裁判所ですら、彼女を救いはしなかったという。女性は「社会的信用」のなさを示すブラックリストに登録された。以来、飛行機にも高速鉄道にも乗れない。高級ホテルへの宿泊も禁じられている。年間売上45億円を誇った事業家が、今や移動の自由すら奪われた生活を送っている。
■「低金利ローンがあることを知らない」
これほど多くの中国人が借金地獄に陥るはなぜか。
香港中文大学アジア太平洋ビジネス研究所の専門家は、米政府が運営する国際放送サービスVOAの取材に対し、「香港の人々なら、低金利ローンを選べることを知っています。
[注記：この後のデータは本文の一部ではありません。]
Background: an optimization exercise with open tools, aiming at small area and a short achievable clock period. Do not read the settings as production practice.
No functional check of the RTL was part of any run shown here.
Power and IR drop assume default switching activity.

### flow/design.v
module unified_mem_rsel #(
    parameter int WA = 4
) (
    input  logic            d_req,
    input  logic [WA-1:0]   d_wa,
    input  logic [WA-1:0]   f_wa,
    output logic [2**WA-1:0] sel
);
    always_comb begin
        for (int w = 0; w < 2 ** WA; w++)
            sel[w] = d_req ? (d_wa == WA'(w)) : (f_wa == WA'(w));
    end
endmodule
module unified_mem_rbit8 (
    input  logic [7:0] sel,
    input  logic [7:0] d,
    output logic       q
);
    assign q = |(sel & d);
endmodule
module unified_mem_ao4 #(
    parameter int W = 8
) (
    input  logic [3:0]   c,
    input  logic [W-1:0] l0, l1, l2, l3,
    input  logic [W-1:0] h0, h1, h2, h3,
    output logic [W-1:0] r
);
    assign r = ({W{c[0]}} & (l0 | h0)) | ({W{c[1]}} & (l1 | h1)) |
               ({W{c[2]}} & (l2 | h2)) | ({W{c[3]}} & (l3 | h3));
endmodule
module unified_mem_ao3 #(
    parameter int W = 8
) (
    input  logic [2:0]   c,
    input  logic [W-1:0] l0, l1, h0, h1,
    input  logic         sl, sh,
    output logic [W-1:0] r
);
    assign r = ({W{c[0]}} & (l0 | h0)) | ({W{c[1]}} & (l1 | h1)) | {W{c[2] & (sl | sh)}};
endmodule
module unified_mem_ao2 #(
    parameter int W = 16
) (
    input  logic [1:0]   c,
    input  logic [W-1:0] l0, h0,
    input  logic         sl, sh,
    output logic [W-1:0] r
);
    assign r = ({W{c[0]}} & (l0 | h0)) | {W{c[1] & (sl | sh)}};
endmodule
module unified_mem_ldsel (
    input  logic        rst_n,
    input  logic        d_req,
    input  logic        d_we,
    input  logic [2:0]  f3,
    input  logic [1:0]  a,
    output logic [3:0]  bsel,    
    output logic [1:0]  hsel,    
    output logic        lw,      
    output logic        sxb,     
    output logic        sxw,     
    output logic [3:0]  tx       
);
    logic ld;
    assign ld      = rst_n & d_req & ~d_we;
    assign lw      = ld & (f3 == 3'b010) & (a == 2'b00);
    assign hsel[0] = ld & ~f3[1] & f3[0] & (a == 2'b00) | lw;
    assign hsel[1] = ld & ~f3[1] & f3[0] & (a == 2'b10);
    always_comb begin
        bsel = '0;
        if (ld && f3[1:0] == 2'b00) bsel[a] = 1'b1;
    end
    assign sxb = ld & (f3 == 3'b000);
    assign sxw = ld & ((f3 == 3'b000) | (f3 == 3'b001) & ~a[0]);
    assign tx  = f3[0] ? {a[1], 1'b0, ~a[1], 1'b0} : 4'b0001 << a;
endmodule
module unified_mem_wen #(
    parameter int WA = 4
) (
    input  logic                rst_n,
    input  logic                d_req,
    input  logic                d_we,
    input  logic [2:0]          f3,
    input  logic [1:0]          a,
    input  logic [WA-1:0]       wa,
    output logic [4*2**WA-1:0]  en
);
    logic       st;
    logic [3:0] lane;
    assign st      = rst_n & d_req & d_we;
    assign lane[0] = st & (a == 2'b00) & ((f3 == 3'b000) | (f3 == 3'b001) | (f3 == 3'b010));
    assign lane[1] = st & ((f3 == 3'b000) & (a == 2'b01) | (f3 == 3'b001) & (a == 2'b00) |
                           (f3 == 3'b010) & (a == 2'b00));
    assign lane[2] = st & ((f3 == 3'b000) & (a == 2'b10) | (f3 == 3'b001) & (a == 2'b10) |
                           (f3 == 3'b010) & (a == 2'b00));
    assign lane[3] = st & ((f3 == 3'b000) & (a == 2'b11) | (f3 == 3'b001) & (a == 2'b10) |
                           (f3 == 3'b010) & (a == 2'b00));
    always_comb begin
        for (int w = 0; w < 2 ** WA; w++)
            for (int k = 0; k < 4; k++)
                en[4*w+k] = lane[k] & (wa == WA'(w));
    end
endmodule
module unified_mem_sgnw (
    input  logic [3:0] tx,
    input  logic [3:0] d,
    output logic       s
);
    assign s = |(tx & d);
endmodule
module unified_mem_ldfmt (
    input  logic [3:0]  bsel,
    input  logic [1:0]  hsel,
    input  logic        lw,
    input  logic        sxb,
    input  logic        sxw,
    input  logic        sgn_l,
    input  logic        sgn_h,
    input  logic [31:0] wl,
    input  logic [31:0] wh,
    output logic [31:0] r
);
    unified_mem_ao4 #(.W(8)) u_b0 (
        .c({bsel[3], bsel[2] | hsel[1], bsel[1], bsel[0] | hsel[0]}),
        .l0(wl[7:0]), .l1(wl[15:8]), .l2(wl[23:16]), .l3(wl[31:24]),
        .h0(wh[7:0]), .h1(wh[15:8]), .h2(wh[23:16]), .h3(wh[31:24]), .r(r[7:0])
    );
    unified_mem_ao3 #(.W(8)) u_b1 (
        .c({sxb, hsel[1], hsel[0]}), .l0(wl[15:8]), .l1(wl[31:24]), .h0(wh[15:8]),
        .h1(wh[31:24]), .sl(sgn_l), .sh(sgn_h), .r(r[15:8])
    );
    unified_mem_ao2 #(.W(16)) u_h1 (
        .c({sxw, lw}), .l0(wl[31:16]), .h0(wh[31:16]), .sl(sgn_l), .sh(sgn_h), .r(r[31:16])
    );
endmodule
module unified_mem_ifrdy (
    input  logic rst_n,
    input  logic d_req,
    output logic if_ready
);
    assign if_ready = rst_n & ~d_req;
endmodule
module unified_mem_pipe #(
    parameter int ADDR_W   = 6,
    parameter int READ_LAT = 1,
    parameter int CNT_W    = 16
) (
    input  logic              clk,
    input  logic              rst_n,
    input  logic              if_req,
    input  logic [ADDR_W-1:0] if_addr,
    output logic              if_ready,
    output logic              if_valid,
    output logic [31:0]       if_rdata,
    input  logic              d_req,
    input  logic              d_we,
    input  logic [2:0]        d_funct3,
    input  logic [ADDR_W-1:0] d_addr,
    input  logic [31:0]       d_wdata,
    output logic              d_ready,
    output logic              d_valid,
    output logic [31:0]       d_rdata,
    output logic              d_err,
    output logic [CNT_W-1:0]  conflict_cnt
);
    localparam int WA    = ADDR_W - 2;
    localparam int WORDS = 2 ** WA;
    logic [31:0]       mem [WORDS];
    logic              d_acc;
    logic              if_acc;
    logic              d_err_c;
    logic [4*WORDS-1:0] wen;
    logic [31:0]       wd;
    logic [WORDS-1:0]  rsel;
    logic [31:0]       rd_lo;
    logic [31:0]       rd_hi;
    logic [31:0]       ld_val;
    logic [CNT_W-1:0]  cnt_q;
    logic              d_vld_p0_q;
    logic              d_err_p0_q;
    logic [31:0]       d_rdata_p0_q;
    logic              if_vld_p0_q;
    logic [31:0]       if_rdata_p0_q;
    function automatic logic acc_err(input logic we, input logic [2:0] f3, input logic [1:0] a);
        logic e;
        case (f3)
            3'b000:  e = 1'b0;
            3'b001:  e = a[0];
            3'b010:  e = (a != 2'b00);
            3'b100:  e = we;
            3'b101:  e = we | a[0];
            default: e = 1'b1;
        endcase
        acc_err = e;
    endfunction
    assign d_ready  = rst_n;
    unified_mem_ifrdy u_ifrdy (.rst_n(rst_n), .d_req(d_req), .if_ready(if_ready));
    assign d_acc    = rst_n & d_req;
    assign if_acc   = rst_n & if_req & ~d_req;
    assign d_err_c  = acc_err(d_we, d_funct3, d_addr[1:0]);
    unified_mem_wen #(.WA(WA)) u_wen (
        .rst_n(rst_n), .d_req(d_req), .d_we(d_we), .f3(d_funct3), .a(d_addr[1:0]),
        .wa(d_addr[ADDR_W-1:2]), .en(wen)
    );
    assign wd[7:0]   = d_wdata[7:0];
    assign wd[15:8]  = (d_funct3[1:0] == 2'b00) ? d_wdata[7:0] : d_wdata[15:8];
    assign wd[23:16] = d_funct3[1] ? d_wdata[23:16] : d_wdata[7:0];
    assign wd[31:24] = d_funct3[1] ? d_wdata[31:24] :
                       (d_funct3[0] ? d_wdata[15:8] : d_wdata[7:0]);
    always_ff @(posedge clk) begin
        for (int w = 0; w < WORDS; w++)
            for (int k = 0; k < 4; k++)
                if (wen[4*w+k]) mem[w][8*k +: 8] <= wd[8*k +: 8];
    end
    unified_mem_rsel #(.WA(WA)) u_rsel (
        .d_req(d_req), .d_wa(d_addr[ADDR_W-1:2]), .f_wa(if_addr[ADDR_W-1:2]), .sel(rsel)
    );
    for (genvar b = 0; b < 32; b++) begin : g_rbit
        logic [WORDS-1:0] col;
        for (genvar w = 0; w < WORDS; w++) begin : g_col
            assign col[w] = mem[w][b];
        end
        unified_mem_rbit8 u_lo (.sel(rsel[7:0]),  .d(col[7:0]),  .q(rd_lo[b]));
        unified_mem_rbit8 u_hi (.sel(rsel[15:8]), .d(col[15:8]), .q(rd_hi[b]));
    end
    logic [3:0] ld_bsel;
    logic [1:0] ld_hsel;
    logic       ld_lw, ld_sxb, ld_sxw;
    logic [3:0] ld_tx;
    logic [WORDS-1:0] sgn_col;
    logic       sgn_lo, sgn_hi;
    unified_mem_ldsel u_ldsel (
        .rst_n(rst_n), .d_req(d_req), .d_we(d_we), .f3(d_funct3), .a(d_addr[1:0]),
        .bsel(ld_bsel), .hsel(ld_hsel),
        .lw(ld_lw), .sxb(ld_sxb), .sxw(ld_sxw), .tx(ld_tx)
    );
    for (genvar w = 0; w < WORDS; w++) begin : g_sgn
        unified_mem_sgnw u_sgnw (
            .tx(ld_tx), .d({mem[w][31], mem[w][23], mem[w][15], mem[w][7]}), .s(sgn_col[w])
        );
    end
    unified_mem_rbit8 u_sgn_lo (.sel(rsel[7:0]),  .d(sgn_col[7:0]),  .q(sgn_lo));
    unified_mem_rbit8 u_sgn_hi (.sel(rsel[15:8]), .d(sgn_col[15:8]), .q(sgn_hi));
    unified_mem_ldfmt u_ldfmt (
        .bsel(ld_bsel), .hsel(ld_hsel), .lw(ld_lw), .sxb(ld_sxb), .sxw(ld_sxw),
        .sgn_l(sgn_lo), .sgn_h(sgn_hi), .wl(rd_lo), .wh(rd_hi), .r(ld_val)
    );
    always_ff @(posedge clk or negedge rst_n) begin
        if (!rst_n) begin
            d_vld_p0_q    <= 1'b0;
            d_err_p0_q    <= 1'b0;
            d_rdata_p0_q  <= '0;
            if_vld_p0_q   <= 1'b0;
            if_rdata_p0_q <= '0;
            cnt_q         <= '0;
        end else begin
            d_vld_p0_q    <= d_acc;
            d_err_p0_q    <= d_acc & d_err_c;
            d_rdata_p0_q  <= ld_val;
            if_vld_p0_q   <= if_acc;
            if_rdata_p0_q <= if_acc ? (rd_lo | rd_hi) : '0;
            if (if_req && d_req && !(&cnt_q)) cnt_q <= cnt_q + CNT_W'(1);
        end
    end
    generate
        if (READ_LAT >= 2) begin : g_lat2
            logic        d_vld_p1_q;
            logic        d_err_p1_q;
            logic [31:0] d_rdata_p1_q;
            logic        if_vld_p1_q;
            logic [31:0] if_rdata_p1_q;
            always_ff @(posedge clk or negedge rst_n) begin
                if (!rst_n) begin
                    d_vld_p1_q    <= 1'b0;
                    d_err_p1_q    <= 1'b0;
                    d_rdata_p1_q  <= '0;
                    if_vld_p1_q   <= 1'b0;
                    if_rdata_p1_q <= '0;
                end else begin
                    d_vld_p1_q    <= d_vld_p0_q;
                    d_err_p1_q    <= d_err_p0_q;
                    d_rdata_p1_q  <= d_rdata_p0_q;
                    if_vld_p1_q   <= if_vld_p0_q;
                    if_rdata_p1_q <= if_rdata_p0_q;
                end
            end
            assign d_valid  = d_vld_p1_q;
            assign d_err    = d_err_p1_q;
            assign d_rdata  = d_rdata_p1_q;
            assign if_valid = if_vld_p1_q;
            assign if_rdata = if_rdata_p1_q;
        end else begin : g_lat1
            assign d_valid  = d_vld_p0_q;
            assign d_err    = d_err_p0_q;
            assign d_rdata  = d_rdata_p0_q;
            assign if_valid = if_vld_p0_q;
            assign if_rdata = if_rdata_p0_q;
        end
    endgenerate
    assign conflict_cnt = cnt_q;
endmodule
### flow/flow/run.sh
#!/bin/bash
# Standard synthesis, then the standard layout with these changes: ports are buffered with
# buf_2 instead of the resizer's default pick; repair may resize a cell to any cell of the
# same function (not only the same footprint); the clock tree uses clkbuf_4/8, sink clusters
# of up to 16 and no dummy loads; and before global routing, eco.tcl reconnects the gates of
# the input-to-output paths (if_ready, d_ready) to the input port buffers, bypassing fanout
# buffers. Each make's full output goes to its own log.
set -euo pipefail
bash standard.sh synth > synth.log 2>&1
bash standard.sh MATCH_CELL_FOOTPRINT=0 \
  "BUFFER_PORTS_ARGS=-buffer_cell sky130_fd_sc_hd__buf_2" \
  "CTS_ARGS=-sink_clustering_enable -repair_clock_nets -dont_use_dummy_load -sink_clustering_size 16 -sink_clustering_max_diameter 60 -buf_list {sky130_fd_sc_hd__clkbuf_4 sky130_fd_sc_hd__clkbuf_8}" \
  "PRE_GLOBAL_ROUTE_TCL=$PWD/flow/eco.tcl" \
  finish > layout.log 2>&1
### flow/flow/eco.tcl
# Port bypass: a combinational path from an input port to an output port should pass only
# the input port's buffer, the logic, and the output port's buffer. Placement repair may
# leave fanout buffers of a big input net (rst_n) on such a path; this reconnects the gate
# pins (and output buffer inputs) on those paths to the input buffer's own output net.
proc eco_is_buf {inst} {
  set m [[$inst getMaster] getName]
  return [expr {[string match "sky130_fd_sc_hd__buf_*" $m] || [string match "sky130_fd_sc_hd__clkbuf_*" $m]}]
}
proc eco_driver {net} {
  foreach it [$net getITerms] {
    if {[$it isOutputSignal]} { return $it }
  }
  return ""
}
proc eco_root {net} {
  # Follow buffers back while the buffer is not an input port's own buffer.
  for {set i 0} {$i < 20} {incr i} {
    set d [eco_driver $net]
    if {$d eq ""} { return $net }
    set inst [$d getInst]
    if {![eco_is_buf $inst]} { return $net }
    set a [$inst findITerm A]
    set anet [$a getNet]
    if {$anet eq "NULL" || $anet eq ""} { return $net }
    if {[llength [$anet getBTerms]] > 0} { return $net }
    set net $anet
  }
  return $net
}
proc eco_reconnect {it} {
  set net [$it getNet]
  if {$net eq "NULL" || $net eq ""} { return 0 }
  set root [eco_root $net]
  if {[$root getName] ne [$net getName]} {
    puts "ECO: [[$it getInst] getName]/[[$it getMTerm] getName]: [$net getName] -> [$root getName]"
    $it disconnect
    $it connect $root
    return 1
  }
  return 0
}
proc eco_port_bypass {} {
  set blk [ord::get_db_block]
  set n 0
  foreach bt [$blk getBTerms] {
    if {[$bt getIoType] ne "OUTPUT"} { continue }
    set onet [$bt getNet]
    set d [eco_driver $onet]
    if {$d eq ""} { continue }
    set ob [$d getInst]
    if {![eco_is_buf $ob]} { continue }
    set a [$ob findITerm A]
    set anet [$a getNet]
    set g [eco_driver $anet]
    if {$g eq ""} { continue }
    set ginst [$g getInst]
    if {[eco_is_buf $ginst]} {
      incr n [eco_reconnect $a]
    } elseif {![string match "*df*" [[$ginst getMaster] getName]]} {
      foreach it [$ginst getITerms] {
        if {[$it isInputSignal]} { incr n [eco_reconnect $it] }
      }
    }
  }
  puts "ECO: port bypass reconnected $n pins"
}
eco_port_bypass
### flow/standard.sh
#!/bin/bash
# synth_recipe.tcl (not shown) runs the flow's synth.tcl, then flattens the netlist and writes it again
# the make line also repeats each setting of config.mk as NAME=value (left out here)
make -C /OpenROAD-flow-scripts/flow DESIGN_CONFIG=/design/flow/config.mk WORK_HOME=/design/flow/orfs CLKGATE_MAP_FILE= SYNTH_SCRIPT=/design/flow/synth_recipe.tcl "${@:-finish}"
### flow/config.mk
export PLATFORM = sky130hd
export DESIGN_NAME = unified_mem_pipe
export DESIGN_NICKNAME = unified_mem_pipe
export VERILOG_FILES = /design/flow/design.v
export SDC_FILE = /design/flow/constraint.sdc
export NUM_CORES = 4
export LEC_CHECK = 0
export CAP_MARGIN = 20
export CORE_MARGIN = 2
export CORE_UTILIZATION = 50
export SETUP_SLACK_MARGIN = 2.9
export SLEW_MARGIN = 20
export SYNTH_HIERARCHICAL = 1
export TNS_END_PERCENT = 0
### flow/constraint.sdc
create_clock -name core_clock -period 5.5 [get_ports {clk}]
set_input_delay 1.1000 -clock core_clock [delete_from_list [all_inputs] [get_ports {clk}]]
set_output_delay 1.1000 -clock core_clock [all_outputs]
set_load 0.01 [all_outputs]
==> metrics.md, run 1 <==
| Metric | Value |
|---|---|
| WP data required | around 6000 ps |
| CTS tree | yes |
| Distinct cells, synth | slightly above 60 |
| RSZ-0062 raised after global routing | true |
| Gr ovfl total | 0 |
| Fin. max-slew vios | 0 |
| Area Growth Syn to Fin | 13.67% |
| Full die area | ~47,000 um^2 |
| Core Area | about 45,000 um^2 |
| # IOs | 137 |
| Reg2reg end | d_rdata_p0_q[15]$_DFF_PN0_ |
| Flop2flop setup slack | roughly 3500 ps |
| Worst VDD drop | ~260 uV |
| Worst Path Max Fanout | 33 |
| Slew Limit Headroom | between 30% and 40% |
| Clock latency (worst-skew pair) | around 670 ps |
| Final WS setup | 2710 ps |
| CP Launch Type | primary input |
| GRT Total Usage | between 20% and 30% |
| Post-synthesis sequential area ratio | 76.54% |
| Max Cap Viol | 0 |
| Drt drc | 0 |
| Final estimated routing congestion in global placement | 1.007 |
| DR vias | between 10,000 and 15,000 |
| Final period utilization | approximately half |
| Die W | 217.5 um |
| Sw Share | between 20% and 30% |
| Clk pwr share | between 20% and 30% |
| CTS buffer count | 46 |
| Clock skew | between 50 and 60 ps |
| Fillers | approximately 3,600 |
| CTS max path bufs | 3 |
| FMAX | 0.3584 GHz |
| Sum Neg Setup Slack | 0 ps |
| Post-Syn Area | between 20,000 and 25,000 um^2 |
| Design Area, Final | roughly 26,000 um^2 |
| Dpl ws | about 1400 ps |
| Antenna viol nets, final | 0 |
| Commonest non-fill, non-tap cell in the layout | edfxtp_1 |
| Top FF cell, synth | edfxtp_1 |
| Number of synthesized flops with an enable pin | roughly 510 |
| Total Power Consumption | a little under 8 mW |
| Reg-to-Reg Start | mem[0][23]$_DFFE_PP_ |
| Synthesized instance count | 1,420 |
| Largest net degree at the start of global routing | 38 |
| DR vias/cell | roughly 6.4 |
| P_leak | slightly below 9 nW |
| Sequential Power Share | 64.9% |
| Detailed placer's ending HPWL | roughly 42 mm |
| Hold-fix buffers at CTS | 0 |
| Nets@finish | around 1,700 |
| Crit path DAT | about 3300 ps |
| Pwr dens | between 200 and 300 nW/um^2 |
| Cell Area, Placed | ~25,000 um^2 |
| Row cnt | 78 |
| Clock sinks | approximately 600 |
| Root buffer cell | clkbuf_8 |
| Gate power share | under 10% |
| CTS H-tree lvls | 2 |
| Post-synthesis register bit count | 595 |
| Wire length per cell | roughly 29 um |
| Initial Util | approximately half |
| First-pass GRT wire length | approximately 93 mm |
| Hold WC Path Type | in -> async |
| Period minus WS final | approximately 2800 ps |
| R2R depth | 6 |
| Final hold viol count | 0 |
| Number of global-route vias before repair | between 10,000 and 15,000 |
| Crit Path Class | in -> reg |
| Post-synthesis async set-or-reset flop share | 13.95% |
| Total Routed Length | about 64 mm |
| Die Ht | 217.5 um |
| Int Pwr | approximately 5.9 mW |
| Post-synth net total | around 1,500 |
| Sw Pwr | 1.797 mW |
| Initial DRC Count | about 1,700 |
| Synth warnings | 11 |
| First-pass DRT Iterations | 7 |
| Final setup vio count | 0 |
| Status | timing/DRC/antenna clean |
| Hold slack | around 280 ps |
| Worst-path clk slew | approximately 90 ps |
| Highest-count cells in the layout ignoring fill and taps | edfxtp_1, a22oi_1, buf_2 |
| Post-synthesis average cell area | roughly 16 um^2 |
| Proportion of layout cells with a drive suffix above 1 | roughly a quarter |
| Antenna violations before repair | 2 |
| IO buf count | ~130 |
| Worst Max-Slew Pin Slew | 992.5 ps |
| Endpoint class of the critical path | flop |
==> layer usage <==
| metal | wire length, um | track usage [%] |
|---|---|---|
| met5 | 81 | 0.9375 |
| met4 | 2231 | 10.00 |
| met3 | 6307 | 6.402 |
| met2 | 30760 | 43.92 |
| met1 | 25060 | 36.34 |
==> through the flow <==
stage	utilization, %	std cells
after global routing	57.35	2256
after detailed placement	54.69	2191
after CTS	57.12	2252
final	57.35	2257
after global placement	54.64	2191
after floorplan	-	1420
==> registers in the layout, summed over array words and instances (netlist names) <==
signal	flops
mem	512
d_rdata_p0_q	32
if_rdata_p0_q	32
cnt_q	16
d_err_p0_q	1
d_vld_p0_q	1
if_vld_p0_q	1
==> cells by family (layout without fill, tap and decap cells) <==
kind of cell	count (synthesis)	after routing	share of synthesized area (%)
flip-flops	595	595	76.54
AO/OA/AOI/OAI	408	408	12.78
AND/OR/NAND/NOR	350	350	8.287
buffers and inverters	29	265	0.6476
multiplexers	27	27	1.306
XOR/XNOR	10	10	0.3842
adder cells (fa/ha/maj)	1	1	0.05487
other	0	1	0
==> Yosys stat by module, one instance, submodules excluded, excerpt <==
| module | area (um^2) | flops+latches | copies in the design |
|---|---|---|---|
| unified_mem_ifrdy | 13.76 | 0 | 1 |
| unified_mem_sgnw | 18.77 | 0 | 16 |
| unified_mem_ldfmt | 12.51 | 0 | 1 |
| unified_mem_rbit8 | 36.28 | 0 | 66 |
| unified_mem_pipe | 18530 | 595 | 1 |
| unified_mem_ldsel | 172.7 | 0 | 1 |
==> critical path, stage by stage <==
cell and delay [ps]:
buf_4 290, nand3b_1 290, a22oi_2 120, buf_4 310, a22oi_1 250, nand4_1 300
o21ai_1 480, nand4_1 140
==> final cells by class <==
cell class / count / area [um^2] / area share (%)
timing repair buffer: 216 / 1440 / 5.557
tap: 600 / 750.7 / 2.897
inverter: 3 / 11.26 / 0.04345
multi-input combinational: 796 / 5627 / 21.71
clock buffer: 46 / 633.1 / 2.443
sequential: 595 / 17450 / 67.34
antenna: 1 / 2.502 / 0.009656
==> worst max path at each step <==
stage / from / endpoint
after global routing: d_funct3[0] / mem[4][7]$_DFFE_PP_
final: d_req / d_rdata_p0_q[3]$_DFF_PN0_
after detailed placement: d_req / d_rdata_p0_q[27]$_DFF_PN0_
after CTS: d_addr[0] / d_rdata_p0_q[15]$_DFF_PN0_
after global placement: d_req / d_rdata_p0_q[5]$_DFF_PN0_
after floorplan: d_req / d_rdata_p0_q[21]$_DFF_PN0_
==> power by group through the flow <==
| stage | logic, mW | clock network, mW | registers (mW) |
|---|---|---|---|
| detailed placement | 0.587 | 0 | 5.09 |
| global placement | 0.574 | 0 | 5.09 |
| CTS | 0.615 | 2.12 | 4.99 |
| global route | 0.678 | 2.27 | 5.00 |
| finish | 0.633 | 2.07 | 4.99 |
| floorplan | 0.287 | 0 | 5.10 |
==> timing repair <==
| action | in CTS | in global routing |
|---|---|---|
| buffers inserted | 14 | 4 |
| gates resized for setup | 87 | 24 |
| pin swaps | 9 | 6 |
| gates cloned | 1 | 0 |
| setup endpoints to repair | 368 | 319 |
| endpoints found under the hold margin | 0 | 0 |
しかし、中国本土の人はこの考えに馴染みがないのです」と指摘する。低金利で安全に借りられる選択肢があることを知らないまま、高金利のクレジットカードやネット上の融資に安易に手を出してしまうという。
さらには、一般市民が銀行の融資を受けにくいという構造的問題もある。山東省の銀行員はVOAに、「(銀行に)お金を借りに来るのは富裕層です。一般の人は返せなくなることを恐れて、借りに来ようとすらしません」と語る。
ところがその警戒心は、クレジットカードとなると一気に緩んでしまう。クレジットカードであれば、身分証があり、信用記録に傷がない限り、容易に発行される。その手軽さが仇となる。
VOAによれば、中国本土では消費の伸びが給与の伸びを上回っており、借入のリスクやコストを十分に理解していない人が多い。資金繰りが苦しくなった時点で利息はすでに膨らみ、返済不能に陥るケースが後を絶たないという。
■出前アプリが「お金を借りますか?」と尋ねる
中国における手軽すぎる融資の危険性を、米メディアも取りあげている。
カリフォルニア大学サンディエゴ校のヴィクター・シー教授(経済学)は、ニューヨーク・タイムズ紙の取材に対し、中国ではネットで消費者金融から借り入れることが「おそらく他国よりも容易です」と語る。大手サイトであれば、ほぼ例外なく独自のローン申し込みページを用意しており、国有銀行と連携しているという。
住宅市場の崩壊で融資先が縮小した国有銀行にとって、今や消費者向け融資が新たな収益源となった。中国では元々、決済アプリが普及している。アプリでの支払いが広く受け入れられていたことから、各種の消費者金融サイトは瞬く間に、手軽な資金調達手段として広がった。人々は利息がクレジットカードよりも割高という認識すらなく、高金利の融資サービスに飛びついた。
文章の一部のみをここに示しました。